PLATO: Is bigger, better, faster really our greatest priority?Aug 30, 2009 09:32 EDT
I thought that nothing multiplied faster than rabbits, except maybe the number of ace inhibitors available on the world market. Now, platelet inhibitors are following suit and the race is more intense than ever for bigger, better, faster, and safer. Ticagrelor plus aspirin is out front today as reported by Lisa Nainggolan in heartwire. The new drug produced a significant reduction in death, MI and stent thromboses in ACS patients in a head to head comparison with clopidigrel plus aspirin. Amazingly, there was no increase in major bleeds. PLATO could have only been more interesting if it had included a prasugrel arm as well.
Things are moving very quickly in the business of divorcing platelets from one another. As a practicing cardiologist, I’m just getting accustomed to having Prasugrel as an option. Only 2 weeks ago, a pharmaceutical rep came to detail me on it. Because of my “other life” as a medical blogger, I was already aware that small elderly women and patients with renal impairment need a lower dose due to increased bleed rates. I was thrilled to learn that all of my clopidogrel allergic patients could try it. I was proudly building a comfort zone with Prasugrel, but now, I’ll hardly have time to enjoy my new found anti- platelet toy until I’ll have another option to consider.
Though the PLATO results are exciting, there are still some cautionary issues with Ticagrelor; as happy as I am about the lower risk of bleeding, I’m equally concerned about the nagging issue of dyspnea.

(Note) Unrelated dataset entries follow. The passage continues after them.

--- flow/design.v ---
module mcs_bridge(
  input  [31:0] io_io_address,
  input         io_io_addr_strobe,
  input  [31:0] io_io_write_data,
  input         io_io_write_strobe,
  input  [3:0]  io_io_byte_enable,
  output [31:0] io_io_read_data,
  input         io_io_read_strobe,
  output        io_fp_video_cs,
                io_fp_mmio_cs,
                io_fp_write,
                io_fp_read,
  output [20:0] io_fp_addr,
  output [31:0] io_fp_wr_data,
  input  [31:0] io_fp_rd_data
);
  wire mcs_bridge_enable = io_io_address[31:24] == 8'hC0;
  assign io_io_read_data = io_fp_rd_data;
  assign io_fp_video_cs = mcs_bridge_enable & io_io_address[23];
  assign io_fp_mmio_cs = mcs_bridge_enable & ~(io_io_address[23]);
  assign io_fp_write = io_io_write_strobe;
  assign io_fp_read = io_io_read_strobe;
  assign io_fp_addr = io_io_address[22:2];
  assign io_fp_wr_data = io_io_write_data;
endmodule
module mmio_controller(
  input               io_fp_video_cs,
                      io_fp_mmio_cs,
                      io_fp_write,
                      io_fp_read,
  input  [20:0]       io_fp_addr,
  input  [31:0]       io_fp_wr_data,
  output [31:0]       io_fp_rd_data,
  output [63:0]       io_slot_cs,
  output [63:0][4:0]  io_slot_reg_addr,
  output [63:0][31:0] io_slot_write_data,
  output [63:0]       io_slot_write,
  input  [63:0][31:0] io_slot_read_data,
  output [63:0]       io_slot_read
);
  assign io_fp_rd_data = io_fp_read ? io_slot_read_data[io_fp_addr[10:5]] : 32'h0;
  assign io_slot_cs = io_fp_mmio_cs ? 64'h1 << io_fp_addr[10:5] : 64'h0;
  assign io_slot_reg_addr = {64{io_fp_addr[4:0]}};
  assign io_slot_write_data = {64{io_fp_wr_data}};
  assign io_slot_write = {64{io_fp_write}};
  assign io_slot_read = {64{io_fp_read}};
endmodule
module GPO(
  input                                          clock,
                                                 reset,
  input  [4:0]                                   slot_io_address,
  output [31:0]                                  slot_io_rd_data,
  input  [31:0]                                  slot_io_wr_data,
  input                                          slot_io_read,
                                                 slot_io_write,
                                                 slot_io_cs,
  output [15:0]                                  io
);
  reg [15:0] buf_gpo;
  always @(posedge clock) begin
    if (reset)
      buf_gpo <= 16'h0;
    else if (slot_io_write & slot_io_cs)
      buf_gpo <= slot_io_wr_data[15:0];
  end  
  assign slot_io_rd_data = {16'h0, buf_gpo};
  assign io = buf_gpo;
endmodule
module GPI(
  input         clock,
                reset,
  input  [4:0]  slot_io_address,
  output [31:0] slot_io_rd_data,
  input  [31:0] slot_io_wr_data,
  input         slot_io_read,
                slot_io_write,
                slot_io_cs,
  input  [15:0] io_data_in
);
  reg [31:0] buf_in;
  always @(posedge clock) begin
    if (reset)
      buf_in <= 32'h0;
    else
      buf_in <= {16'h0, io_data_in};
  end  
  assign slot_io_rd_data = buf_in;
endmodule
module timer(
  input         clock,
                reset,
  input  [4:0]  slot_io_address,
  output [31:0] slot_io_rd_data,
  input  [31:0] slot_io_wr_data,
  input         slot_io_read,
                slot_io_write,
                slot_io_cs
);
  reg [63:0] count;
  reg [31:0] config_reg;
  wire        wr_en = slot_io_write & slot_io_cs;
  always @(posedge clock) begin
    if (reset) begin
      count <= 64'h0;
      config_reg <= 32'h0;
    end
    else begin
      if (config_reg[0])
        count <= 64'h0;
      else if (wr_en & slot_io_address == 5'h1)
        count[31:0] <= slot_io_wr_data;
      else if (wr_en & slot_io_address == 5'h2)
        count[63:32] <= slot_io_wr_data;
      else if (config_reg[1])
        count <= count + 64'h1;
      if (slot_io_write & slot_io_cs & ~(|slot_io_address))
        config_reg <= slot_io_wr_data;
    end
  end  
  assign slot_io_rd_data =
    (|slot_io_address)
      ? (slot_io_address == 5'h1
           ? count[31:0]
           : slot_io_address == 5'h2 ? count[63:32] : 32'h0)
      : config_reg;
endmodule
module SevSegDisplay(
  input         clock,
                reset,
                io_enable_7seg,
  input  [31:0] io_display_data,
  output [7:0]  io_anode_select,
  output [6:0]  io_segs
);
  reg  [15:0]      anode_prescaler_c_value;
  reg  [2:0]       count;
  wire [7:0]       _GEN = io_enable_7seg ? ~(8'h1 << count) : 8'h1;
  wire [3:0]       digit =
    _GEN == 8'hFE
      ? io_display_data[3:0]
      : _GEN == 8'hFD
          ? io_display_data[7:4]
          : _GEN == 8'hFB
              ? io_display_data[11:8]
              : _GEN == 8'hF7
                  ? io_display_data[15:12]
                  : _GEN == 8'hEF
                      ? io_display_data[19:16]
                      : _GEN == 8'hDF
                          ? io_display_data[23:20]
                          : _GEN == 8'hBF
                              ? io_display_data[27:24]
                              : _GEN == 8'h7F ? io_display_data[31:28] : 4'h0;
  wire [6:0]       _GEN_0 = {3'h0, digit != 4'hE, 3'h6};
  wire [15:0][6:0] _GEN_1 =
    {{_GEN_0},
     {_GEN_0},
     {7'h21},
     {7'h46},
     {7'h3},
     {7'h8},
     {7'h10},
     {7'h0},
     {7'h78},
     {7'h2},
     {7'h12},
     {7'h19},
     {7'h30},
     {7'h24},
     {7'h79},
     {7'h40}};
  wire             anode_prescaler_wrap_wrap = anode_prescaler_c_value == 16'h9C3F;
  always @(posedge clock) begin
    if (reset) begin
      anode_prescaler_c_value <= 16'h0;
      count <= 3'h0;
    end
    else if (reset) begin
      anode_prescaler_c_value <= 16'h0;
      count <= 3'h0;
    end
    else begin
      if (io_enable_7seg) begin
        if (anode_prescaler_wrap_wrap)
          anode_prescaler_c_value <= 16'h0;
        else
          anode_prescaler_c_value <= anode_prescaler_c_value + 16'h1;
      end
      if (~reset & io_enable_7seg & anode_prescaler_wrap_wrap)
        count <= count + 3'h1;
    end
  end  
  assign io_anode_select = _GEN;
  assign io_segs = _GEN_1[digit];
endmodule
module SevSegDisplay_core(
  input                                                               clock,
                                                                      reset,
  input  [4:0]                                                        slot_io_address,
  output [31:0]                                                       slot_io_rd_data,
  input  [31:0]                                                       slot_io_wr_data,
  input                                                               slot_io_read,
                                                                      slot_io_write,
                                                                      slot_io_cs,
  output [14:0]                                                       io
);
  wire [7:0]  _seg7_io_anode_select;
  wire [6:0]  _seg7_io_segs;
  reg  [31:0] config_reg;
  wire        _GEN = slot_io_address == 5'h0;
  reg  [31:0] display_data;
  wire        _GEN_0 = slot_io_address == 5'h1;
  wire        wr_en = slot_io_write & slot_io_cs;
  always @(posedge clock) begin
    if (reset) begin
      config_reg <= 32'h0;
      display_data <= 32'h0;
    end
    else begin
      if (_GEN & wr_en)
        config_reg <= slot_io_wr_data;
      if (_GEN_0 & wr_en)
        display_data <= slot_io_wr_data;
    end
  end  
  SevSegDisplay seg7 (
    .clock           (clock),
    .reset           (reset),
    .io_enable_7seg  (config_reg[0]),
    .io_display_data (display_data),
    .io_anode_select (_seg7_io_anode_select),
    .io_segs         (_seg7_io_segs)
  );
  assign slot_io_rd_data = _GEN_0 ? display_data : _GEN ? config_reg : 32'h0;
  assign io = {_seg7_io_anode_select, _seg7_io_segs};
endmodule
module mmio_subsystem(
  input         clock,
                reset,
                io_fp_video_cs,
                io_fp_mmio_cs,
                io_fp_write,
                io_fp_read,
  input  [20:0] io_fp_addr,
  input  [31:0] io_fp_wr_data,
  output [31:0] io_fp_rd_data,
  input  [15:0] io_data_in,
  output [15:0] io_data_out,
  output [7:0]  io_anode_assert,
  output [6:0]  io_segs
);
  wire [31:0]       _sevenSegDisplay_slot_io_rd_data;
  wire [14:0]       _sevenSegDisplay_io;
  wire [31:0]       _timer_slot_io_rd_data;
  wire [31:0]       _gpi_slot_io_rd_data;
  wire [31:0]       _gpo_slot_io_rd_data;
  wire [15:0]       _gpo_io;
  wire [63:0]       _mmioController_io_slot_cs;
  wire [63:0][4:0]  _mmioController_io_slot_reg_addr;
  wire [63:0][31:0] _mmioController_io_slot_write_data;
  wire [63:0]       _mmioController_io_slot_write;
  wire [63:0]       _mmioController_io_slot_read;
  mmio_controller mmioController (
    .io_fp_video_cs     (io_fp_video_cs),
    .io_fp_mmio_cs      (io_fp_mmio_cs),
    .io_fp_write        (io_fp_write),
    .io_fp_read         (io_fp_read),
    .io_fp_addr         (io_fp_addr),
    .io_fp_wr_data      (io_fp_wr_data),
    .io_fp_rd_data      (io_fp_rd_data),
    .io_slot_cs         (_mmioController_io_slot_cs),
    .io_slot_reg_addr   (_mmioController_io_slot_reg_addr),
    .io_slot_write_data (_mmioController_io_slot_write_data),
    .io_slot_write      (_mmioController_io_slot_write),
    .io_slot_read_data
      ({{32'hFFFFFFFF},
        {32'hFFFFFFFF},
        {32'hFFFFFFFF},
        {32'hFFFFFFFF},
        {32'hFFFFFFFF},
        {32'hFFFFFFFF},
        {32'hFFFFFFFF},
        {32'hFFFFFFFF},
        {32'hFFFFFFFF},
        {32'hFFFFFFFF},
        {32'hFFFFFFFF},
        {32'hFFFFFFFF},
        {32'hFFFFFFFF},
        {32'hFFFFFFFF},
        {32'hFFFFFFFF},
        {32'hFFFFFFFF},
        {32'hFFFFFFFF},
        {32'hFFFFFFFF},
        {32'hFFFFFFFF},
        {32'hFFFFFFFF},
        {32'hFFFFFFFF},
        {32'hFFFFFFFF},
        {32'hFFFFFFFF},
        {32'hFFFFFFFF},
        {32'hFFFFFFFF},
        {32'hFFFFFFFF},
        {32'hFFFFFFFF},
        {32'hFFFFFFFF},
        {32'hFFFFFFFF},
        {32'hFFFFFFFF},
        {32'hFFFFFFFF},
        {32'hFFFFFFFF},
        {32'hFFFFFFFF},
        {32'hFFFFFFFF},
        {32'hFFFFFFFF},
        {32'hFFFFFFFF},
        {32'hFFFFFFFF},
        {32'hFFFFFFFF},
        {32'hFFFFFFFF},
        {32'hFFFFFFFF},
        {32'hFFFFFFFF},
        {32'hFFFFFFFF},
        {32'hFFFFFFFF},
        {32'hFFFFFFFF},
        {32'hFFFFFFFF},
        {32'hFFFFFFFF},
        {32'hFFFFFFFF},
        {32'hFFFFFFFF},
        {32'hFFFFFFFF},
        {32'hFFFFFFFF},
        {32'hFFFFFFFF},
        {32'hFFFFFFFF},
        {32'hFFFFFFFF},
        {32'hFFFFFFFF},
        {32'hFFFFFFFF},
        {32'hFFFFFFFF},
        {32'hFFFFFFFF},
        {32'hFFFFFFFF},
        {32'hFFFFFFFF},
        {32'hFFFFFFFF},
        {_sevenSegDisplay_slot_io_rd_data},
        {_timer_slot_io_rd_data},
        {_gpi_slot_io_rd_data},
        {_gpo_slot_io_rd_data}}),
    .io_slot_read       (_mmioController_io_slot_read)
  );
  GPO gpo (
    .clock           (clock),
    .reset           (reset),
    .slot_io_address (_mmioController_io_slot_reg_addr[6'h0]),
    .slot_io_rd_data (_gpo_slot_io_rd_data),
    .slot_io_wr_data (_mmioController_io_slot_write_data[6'h0]),
    .slot_io_read    (_mmioController_io_slot_read[0]),
    .slot_io_write   (_mmioController_io_slot_write[0]),
    .slot_io_cs      (_mmioController_io_slot_cs[0]),
    .io              (_gpo_io)
  );
  GPI gpi (
    .clock           (clock),
    .reset           (reset),
    .slot_io_address (_mmioController_io_slot_reg_addr[6'h1]),
    .slot_io_rd_data (_gpi_slot_io_rd_data),
    .slot_io_wr_data (_mmioController_io_slot_write_data[6'h1]),
    .slot_io_read    (_mmioController_io_slot_read[1]),
    .slot_io_write   (_mmioController_io_slot_write[1]),
    .slot_io_cs      (_mmioController_io_slot_cs[1]),
    .io_data_in      (io_data_in)
  );
  timer timer (
    .clock           (clock),
    .reset           (reset),
    .slot_io_address (_mmioController_io_slot_reg_addr[6'h2]),
    .slot_io_rd_data (_timer_slot_io_rd_data),
    .slot_io_wr_data (_mmioController_io_slot_write_data[6'h2]),
    .slot_io_read    (_mmioController_io_slot_read[2]),
    .slot_io_write   (_mmioController_io_slot_write[2]),
    .slot_io_cs      (_mmioController_io_slot_cs[2])
  );
  SevSegDisplay_core sevenSegDisplay (
    .clock           (clock),
    .reset           (reset),
    .slot_io_address (_mmioController_io_slot_reg_addr[6'h3]),
    .slot_io_rd_data (_sevenSegDisplay_slot_io_rd_data),
    .slot_io_wr_data (_mmioController_io_slot_write_data[6'h3]),
    .slot_io_read    (_mmioController_io_slot_read[3]),
    .slot_io_write   (_mmioController_io_slot_write[3]),
    .slot_io_cs      (_mmioController_io_slot_cs[3]),
    .io              (_sevenSegDisplay_io)
  );
  assign io_data_out = _gpo_io;
  assign io_anode_assert = _sevenSegDisplay_io[14:7];
  assign io_segs = _sevenSegDisplay_io[6:0];
endmodule
module Top(
  input         clock,
                reset,
  input  [31:0] io_address,
  input         io_addr_strobe,
  input  [31:0] io_write_data,
  input         io_write_strobe,
  input  [3:0]  io_byte_enable,
  input         io_read_strobe,
  output [31:0] io_read_data,
  input  [15:0] sw,
  output [15:0] led,
  output [7:0]  anode_assert,
  output [6:0]  segs
);
  wire [31:0] _mmioSubsystem_io_fp_rd_data;
  wire        _mcsBridge_io_fp_video_cs;
  wire        _mcsBridge_io_fp_mmio_cs;
  wire        _mcsBridge_io_fp_write;
  wire        _mcsBridge_io_fp_read;
  wire [20:0] _mcsBridge_io_fp_addr;
  wire [31:0] _mcsBridge_io_fp_wr_data;
  mcs_bridge mcsBridge (
    .io_io_address      (io_address),
    .io_io_addr_strobe  (io_addr_strobe),
    .io_io_write_data   (io_write_data),
    .io_io_write_strobe (io_write_strobe),
    .io_io_byte_enable  (io_byte_enable),
    .io_io_read_data    (io_read_data),
    .io_io_read_strobe  (io_read_strobe),
    .io_fp_video_cs     (_mcsBridge_io_fp_video_cs),
    .io_fp_mmio_cs      (_mcsBridge_io_fp_mmio_cs),
    .io_fp_write        (_mcsBridge_io_fp_write),
    .io_fp_read         (_mcsBridge_io_fp_read),
    .io_fp_addr         (_mcsBridge_io_fp_addr),
    .io_fp_wr_data      (_mcsBridge_io_fp_wr_data),
    .io_fp_rd_data      (_mmioSubsystem_io_fp_rd_data)
  );
  mmio_subsystem mmioSubsystem (
    .clock           (clock),
    .reset           (reset),
    .io_fp_video_cs  (_mcsBridge_io_fp_video_cs),
    .io_fp_mmio_cs   (_mcsBridge_io_fp_mmio_cs),
    .io_fp_write     (_mcsBridge_io_fp_write),
    .io_fp_read      (_mcsBridge_io_fp_read),
    .io_fp_addr      (_mcsBridge_io_fp_addr),
    .io_fp_wr_data   (_mcsBridge_io_fp_wr_data),
    .io_fp_rd_data   (_mmioSubsystem_io_fp_rd_data),
    .io_data_in      (sw),
    .io_data_out     (led),
    .io_anode_assert (anode_assert),
    .io_segs         (segs)
  );
endmodule
--- flow/config.mk ---
export PLATFORM = sky130hd
export DESIGN_NAME = Top
export DESIGN_NICKNAME = Top
export VERILOG_FILES = /design/flow/design.v
export SDC_FILE = /design/flow/constraint.sdc
export NUM_CORES = 4
export LEC_CHECK = 0
export CAP_MARGIN = 20
export CELL_PAD_IN_SITES_GLOBAL_PLACEMENT = 0
export CORE_MARGIN = 2
export CORE_UTILIZATION = 70
export CTS_CLUSTER_SIZE = 32
export MAX_ROUTING_LAYER = met5
export MIN_ROUTING_LAYER = met1
export PLACE_DENSITY = 0.63
export SLEW_MARGIN = 20
--- flow/constraint.sdc ---
create_clock -name core_clock -period 3.82 [get_ports {clock}]
set_input_delay 0.7640 -clock core_clock [delete_from_list [all_inputs] [get_ports {clock}]]
set_output_delay 0.7640 -clock core_clock [all_outputs]
set_load 0.01 [all_outputs]
--- flow/run.sh ---
#!/bin/bash
# the make line also repeats each setting of config.mk as NAME=value (left out here)
make -C /OpenROAD-flow-scripts/flow DESIGN_CONFIG=/design/flow/config.mk WORK_HOME=/design/flow/orfs CLKGATE_MAP_FILE= finish
==> changes_impl.md, run 1 <==
## Flow update

- Status: stopped before the end
- Fail Step: 5_1_grt
- Run Error: [ERROR GRT-0232] Routing congestion too high. Check the congestion heatmap in the GUI.
- Top logic family: simple AND/OR/NAND/NOR gates
- Adder Area Share: 1.39%
- Yosys warns: 5
- Registers, synthesis: 211
- Fraction of registers with async set/reset: 0%
- Chip area in the Yosys report: 11,700 um^2
- GRT Util Overall: 75.5%
- Top cells by area: dfxtp_1 36%, nand2_1 11%, a21oi_1 8.0%, clkbuf_1 3.4%, nor2_1 3.3%
- Main synth FF type: dfxtp_1
- Sequential-to-total area share from yosys stat: 36.1%
- Distinct cells, synth: 70
- CTS Buf Count: 23
- Rows: 47
- Area fraction in xor and xnor cells: 3.44%
- Syn avg cell area: 7.51 um^2
- Number of synthesized flops with an enable pin: 0
- Area leader, netlist: dfxtp_1
- Initial core utilization: 71.0%
- Commonest cells post-synth: 331 x nand2_1, 211 x dfxtp_1, 188 x a21oi_1, 106 x clkbuf_1, 102 x nor2_1
- Final HPWL DP: 28,500 um
- Core Region: 16,500 um^2
- # port buffers: 134
- Die Wd: 133 um
- Area leader share: 36.1%
- CTS Hold Buffers Added: 0
- Die height: 133 um
- Mapped Area: 11,700 um^2
- Die Size: 17,800 um^2
- Global route total overflow: 8
- Longest Clk Path Bufs: 3
- Yosys stat cell total: 1,558
- Syn nets: 1,660
- Root Buffer: clkbuf_16
- Clk sinks: 211
- Final GP Congestion: 1.00
- Complex Gates by Area: 22.0%
- And+or+nand+nor area frac: 28.7%
- Post-Syn Instances: 1,558
- Htree depth: 1
- Count leader, synth: nand2_1
- Mux share: 3.70%
- Ports: 152
## timing repair
action,CTS
pin swaps,24
buffers inserted,19
setup endpoints to repair,39
resized,141
cloned,2
## metal layers
layer	GRT usage, %	overflow
met4	73.2	6
met1	78.0	0
met2	91.6	1
met5	20.0	0
met3	59.1	1
## through the flow
stage               std cells  worst slack (ps)  area (um^2)  utilization, %
floorplan                1558              16.9        11700               -
global placement         1894              -340        13800            83.6
detailed placement       1894              -451        13800            83.6
CTS                      1955              -254        14900            90.6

Since everyone in Kentucky smokes (some starting as young as 6), sorting out the “is it COPD or Ticagrelor” question will be a challenge( and about as much fun as trying to sort out whether someone has big legs because of Actos or heart failure). The “asymptomatic” pauses are also a concern. In my experience, wherever there has been even the slightest hint of smoke from rhythm issues, it will for some, turn into a fire.
In the race for bigger, better, faster and safer, I hope someone will add the attribute of “affordability”. We hurt a lot of patients in the infancy of our addiction to metal coils by not making certain our patients could also afford or comply with the “grease” that kept them open. It would be refreshing if this medication could undercut the cost of prasugrel and name brand clopidogrel. As attractive as any other attribute in the race for the ultimate platelet inhibitor is the ability to actually get it into the mouths of those who need it.
Lastly, there is the issue of how much money we are spending in the development of these medications when the world of prevention goes lacking. We are now up to our third marketable compound that kind of does the same thing as the others, only a little bit better. Do we really need “a little bit better” right now? Is it really millions upon millions of dollars worth "better" to find the best platelet inhibitor in the world or should we spend the same money and prevent millions upon millions of patients from ever needing one?
If we put the same question to the great philosopher Plato who shares his name with this study’s acronym, he might have answered with one of his best known quotes: “The beginning is the most important part of the work”.
Sometimes the question is whether to begin at all.